Abstract

Understanding the role of prostaglandin H synthase (PHS) in the carcinogenic process and the metabolic steps involved in the activation of carcinogens will facilitate experiments using pharmacological agents to prevent carcinogenesis. This study assesses the relative amounts of PHS-catalyzed binding of the urinary tract carcinogens [2-14C]-N-[4-(5-nitro-2-furyl)-2-thiazolyl] formamide (FANFT) and [2-14C]-2-amino-4-(5-nitro-2-furyl) thiazole (ANFT). Binding to protein and nucleic acid was assessed using PHS prepared from ram seminal vesicle, dog bladder transitional epithelium and rabbit renal inner medulla. PHS-catalyzed binding of ANFT was significantly greater than FANFT in each tissue. Substrate and inhibitor experiments were consistent with the prostaglandin hydroperoxidase activity of PHS catalyzing the binding of FANFT and ANFT. Oxygen was required for metabolism with arachidonic acid but not with peroxide as cosubstrate. The amount of PHS-catalyzed ANFT binding to protein was at least 4-fold greater than FANFT. Whereas a significant amount of FANFT was bound to protein, no FANFT binding to DNA could be detected. By contrast, PHS catalyzed the binding of ANFT to both protein and DNA. A PHS-catalyzed metabolite of ANFT was tentatively identified as the 4-keto analog by mass spectral analysis.
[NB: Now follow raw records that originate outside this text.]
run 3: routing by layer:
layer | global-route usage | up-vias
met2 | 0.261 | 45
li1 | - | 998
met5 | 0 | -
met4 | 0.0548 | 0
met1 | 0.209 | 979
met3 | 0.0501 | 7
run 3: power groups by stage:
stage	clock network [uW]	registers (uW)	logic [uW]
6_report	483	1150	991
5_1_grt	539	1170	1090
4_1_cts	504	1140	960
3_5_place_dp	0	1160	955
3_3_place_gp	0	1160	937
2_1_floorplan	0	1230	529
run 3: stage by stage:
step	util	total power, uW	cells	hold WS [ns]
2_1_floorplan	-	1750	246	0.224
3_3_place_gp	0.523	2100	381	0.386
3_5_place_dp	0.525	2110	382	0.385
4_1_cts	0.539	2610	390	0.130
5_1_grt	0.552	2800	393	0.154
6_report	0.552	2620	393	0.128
==> config.mk <==
export PLATFORM = sky130hd
export DESIGN_NAME = serial_add_ctrl_flat
export DESIGN_NICKNAME = d
export VERILOG_FILES = /design/src/rtl/serial_add_ctrl_if.sv /design/src/rtl/serial_add_ctrl.sv /design/src/flat_wrapper.sv
export SDC_FILE = /design/constraint.sdc
export NUM_CORES = 1
export LEC_CHECK = 0
export CORE_AREA = 2 2 71 73
export DETAILED_ROUTE_END_ITERATION = 8
export DIE_AREA = 0 0 73 75
export SKIP_CTS_REPAIR_TIMING = 1
export SYNTH_ARGS = -nofsm -noshare
export SYNTH_HDL_FRONTEND = slang
export SYNTH_SLANG_ARGS = --single-unit
==> constraint.sdc <==
create_clock -name clk -period 1.3 [get_ports clk]
set_input_delay 0.26 -clock clk [delete_from_list [all_inputs] [get_ports clk]]
set_output_delay 0.26 -clock clk [all_outputs]
set_load 0.02 [all_outputs]
$ cat src/rtl/serial_alu_seq.sv
// Bit-serial WIDTH-bit ALU sequencer: ADD/SUB/AND/OR, one bit per clock, LSB first.
// Define SERIAL_ALU_OVF_EN to add the signed-overflow output.
module serial_alu_seq #(
  parameter int unsigned WIDTH = 8
) (
  input  logic             clk,
  input  logic             rst_n,
  input  logic             start_valid,
  output logic             start_ready,
  input  logic [WIDTH-1:0] op_a,
  input  logic [WIDTH-1:0] op_b,
  input  logic [1:0]       alu_ctrl,
  output logic             busy,
  output logic             res_valid,
  input  logic             res_ready,
  output logic [WIDTH-1:0] res,
  output logic             carry_out,
  output logic             zero
`ifdef SERIAL_ALU_OVF_EN
  ,
  output logic             overflow
`endif
);

  localparam int unsigned CNT_W = (WIDTH > 1) ? $clog2(WIDTH) : 1;

  localparam logic [1:0] OP_ADD = 2'b00;
  localparam logic [1:0] OP_SUB = 2'b01;
  localparam logic [1:0] OP_AND = 2'b10;
  localparam logic [1:0] OP_OR  = 2'b11;

  typedef enum logic [1:0] {IDLE, RUN, DONE} state_t;

  state_t             state_q, state_d;
  logic [WIDTH-1:0]   a_q, b_q;
  logic [1:0]         op_q;
  logic               carry_q;
  logic [CNT_W-1:0]   cnt_q;

  logic               accept_c;
  logic               last_c;
  logic               arith_c;
  logic               bit_c;
  logic               carry_d;
  logic [WIDTH-1:0]   res_next_c;

  assign accept_c = (state_q == IDLE) && start_valid;
  assign last_c   = (cnt_q == CNT_W'(WIDTH - 1));
  assign arith_c  = ~op_q[1];

  // One-bit slice plus the inter-bit carry it lacks.
  always_comb begin
    bit_c   = 1'b0;
    carry_d = carry_q;
    unique case (op_q)
      OP_ADD, OP_SUB: begin
        bit_c   = a_q[0] ^ b_q[0] ^ carry_q;
        carry_d = (a_q[0] & b_q[0]) | (carry_q & (a_q[0] ^ b_q[0]));
      end
      OP_AND: bit_c = a_q[0] & b_q[0];
      OP_OR:  bit_c = a_q[0] | b_q[0];
      default: bit_c = 1'b0;
    endcase
    res_next_c = {bit_c, res[WIDTH-1:1]};
  end

  // Next-state logic.
  always_comb begin
    state_d = state_q;
    unique case (state_q)
      IDLE:    if (start_valid) state_d = RUN;
      RUN:     if (last_c)      state_d = DONE;
      DONE:    if (res_ready)   state_d = IDLE;
      default: state_d = IDLE;
    endcase
  end

  // State register and handshake outputs, registered from the next state.
  always_ff @(posedge clk or negedge rst_n) begin
    if (!rst_n) begin
      state_q     <= IDLE;
      start_ready <= 1'b1;
      busy        <= 1'b0;
      res_valid   <= 1'b0;
    end else begin
      state_q     <= state_d;
      start_ready <= (state_d == IDLE);
      busy        <= (state_d == RUN);
      res_valid   <= (state_d == DONE);
    end
  end

  // Operand shifters, carry, bit counter and result shift register.
  always_ff @(posedge clk or negedge rst_n) begin
    if (!rst_n) begin
      a_q       <= '0;
      b_q       <= '0;
      op_q      <= OP_ADD;
      carry_q   <= 1'b0;
      cnt_q     <= '0;
      res       <= '0;
      carry_out <= 1'b0;
      zero      <= 1'b0;
    end else if (accept_c) begin
      a_q     <= op_a;
      b_q     <= (alu_ctrl == OP_SUB) ? ~op_b : op_b;
      op_q    <= alu_ctrl;
      carry_q <= ~alu_ctrl[1] & alu_ctrl[0];
      cnt_q   <= '0;
    end else if (state_q == RUN) begin
      a_q     <= a_q >> 1;
      b_q     <= b_q >> 1;
      carry_q <= carry_d;
      res     <= res_next_c;
      cnt_q   <= last_c ? '0 : cnt_q + CNT_W'(1);
      if (last_c) begin
        carry_out <= arith_c & carry_d;
        zero      <= (res_next_c == '0);
      end
    end
  end

`ifdef SERIAL_ALU_OVF_EN
  // Signed overflow: carry into the MSB differs from carry out of it.
  always_ff @(posedge clk or negedge rst_n) begin
    if (!rst_n) begin
      overflow <= 1'b0;
    end else if ((state_q == RUN) && last_c) begin
      overflow <= arith_c & (carry_q ^ carry_d);
    end
  end
`endif

endmodule
File: config.mk
export PLATFORM = sky130hd
export DESIGN_NAME = axi_fault_monitor
export DESIGN_NICKNAME = d
export VERILOG_FILES = /design/src/rtl/axi_fault_pkg.sv /design/src/rtl/axi_fault_fifo.sv /design/src/rtl/axi_fault_monitor.sv
export SDC_FILE = /design/constraint.sdc
export NUM_CORES = 1
export LEC_CHECK = 0
export ABC_AREA = 1
export BUFFER_PORTS_ARGS = -buffer_cell sky130_fd_sc_hd__buf_2
export CORE_MARGIN = 10
export CORE_UTILIZATION = 55
export DETAILED_ROUTE_END_ITERATION = 10
export GPL_TIMING_DRIVEN = 0
export HOLD_SLACK_MARGIN = 0.12
export PLACE_DENSITY = 0.75
export SLEW_MARGIN = 15
export SYNTH_ARGS = -nofsm -noshare
export SYNTH_HDL_FRONTEND = slang
export SYNTH_HIERARCHICAL = 1
export SYNTH_SLANG_ARGS = --single-unit
File: constraint.sdc
create_clock -name i_clk -period 4.1 [get_ports i_clk]
set_input_delay 0.615 -clock i_clk [delete_from_list [all_inputs] [get_ports i_clk]]
set_output_delay 0.615 -clock i_clk [all_outputs]
set_load 0.05 [all_outputs]
File: src/rtl/axi_fault_pkg.sv
// Shared AXI response encodings, the debug fault-record layout and the
// response classification used by the fault monitor.
package axi_fault_pkg;

    typedef enum logic [1:0] {
        RESP_OKAY   = 2'b00,
        RESP_EXOKAY = 2'b01,
        RESP_SLVERR = 2'b10,
        RESP_DECERR = 2'b11
    } resp_e;

    localparam int REC_ADDR_W = 64;
    localparam int REC_ID_W   = 16;

    // CSR-facing record view, wide enough for every supported ADDR_W / ID_W
    typedef struct packed {
        logic [REC_ADDR_W-1:0] addr;
        logic [REC_ID_W-1:0]   id;
        resp_e                 resp;
        logic                  wr;
    } fault_rec_t;

    function automatic logic is_fault(input logic [1:0] resp, input logic exokay_ok);
        logic fault;
        case (resp)
            RESP_OKAY:   fault = 1'b0;
            RESP_EXOKAY: fault = !exokay_ok;
            default:     fault = 1'b1;
        endcase
        return fault;
    endfunction

endpackage

File: src/rtl/axi_fault_fifo.sv
// In-order tracker FIFO: drops a push when full unless a pop frees the slot in
// the same cycle, and ignores a pop when empty.
module axi_fault_fifo
    import axi_fault_pkg::*;
#(
    parameter int WIDTH = 36,
    parameter int DEPTH = 4
) (
    input  logic             clk,
    input  logic             rst,
    input  logic             push,
    input  logic [WIDTH-1:0] push_data,
    input  logic             pop,
    output logic             full,
    output logic             empty,
    output logic [WIDTH-1:0] head
);

    localparam int PTR_W = $clog2(DEPTH);
    localparam logic [PTR_W:0] CNT_FULL = (PTR_W + 1)'(DEPTH);

    logic [WIDTH-1:0] mem_r [DEPTH];
    logic [PTR_W-1:0] wr_ptr_r;
    logic [PTR_W-1:0] rd_ptr_r;
    logic [PTR_W:0]   count_r;
    logic             do_push_s;
    logic             do_pop_s;

    assign empty = (count_r == {(PTR_W + 1){1'b0}});
    assign full  = (count_r == CNT_FULL);
    assign head  = mem_r[rd_ptr_r];

    // Effective push/pop after full/empty qualification
    always_comb begin
        do_pop_s  = pop && !empty;
        do_push_s = push && (!full || do_pop_s);
    end

    // Pointer and occupancy update
    always_ff @(posedge clk) begin
        if (rst) begin
            wr_ptr_r <= {PTR_W{1'b0}};
            rd_ptr_r <= {PTR_W{1'b0}};
            count_r  <= {(PTR_W + 1){1'b0}};
        end else begin
            if (do_push_s) begin
                wr_ptr_r <= wr_ptr_r + PTR_W'(1);
            end
            if (do_pop_s) begin
                rd_ptr_r <= rd_ptr_r + PTR_W'(1);
            end
            case ({do_push_s, do_pop_s})
                2'b10:   count_r <= count_r + (PTR_W + 1)'(1);
                2'b01:   count_r <= count_r - (PTR_W + 1)'(1);
                default: count_r <= count_r;
            endcase
        end
    end

    // Entry storage
    always_ff @(posedge clk) begin
        if (do_push_s) begin
            mem_r[wr_ptr_r] <= push_data;
        end
    end

endmodule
The lower rate of PHS-catalyzed metabolism of FANFT compared to ANFT and the lack of detectable FANFT binding to DNA suggest that the metabolic steps involved in the initiation of FANFT-induced bladder cancer include 1) deformylation of FANFT to ANFT, 2) PHS-catalyzed activation of ANFT and 3) binding of an activated ANFT metabolite(s) to DNA.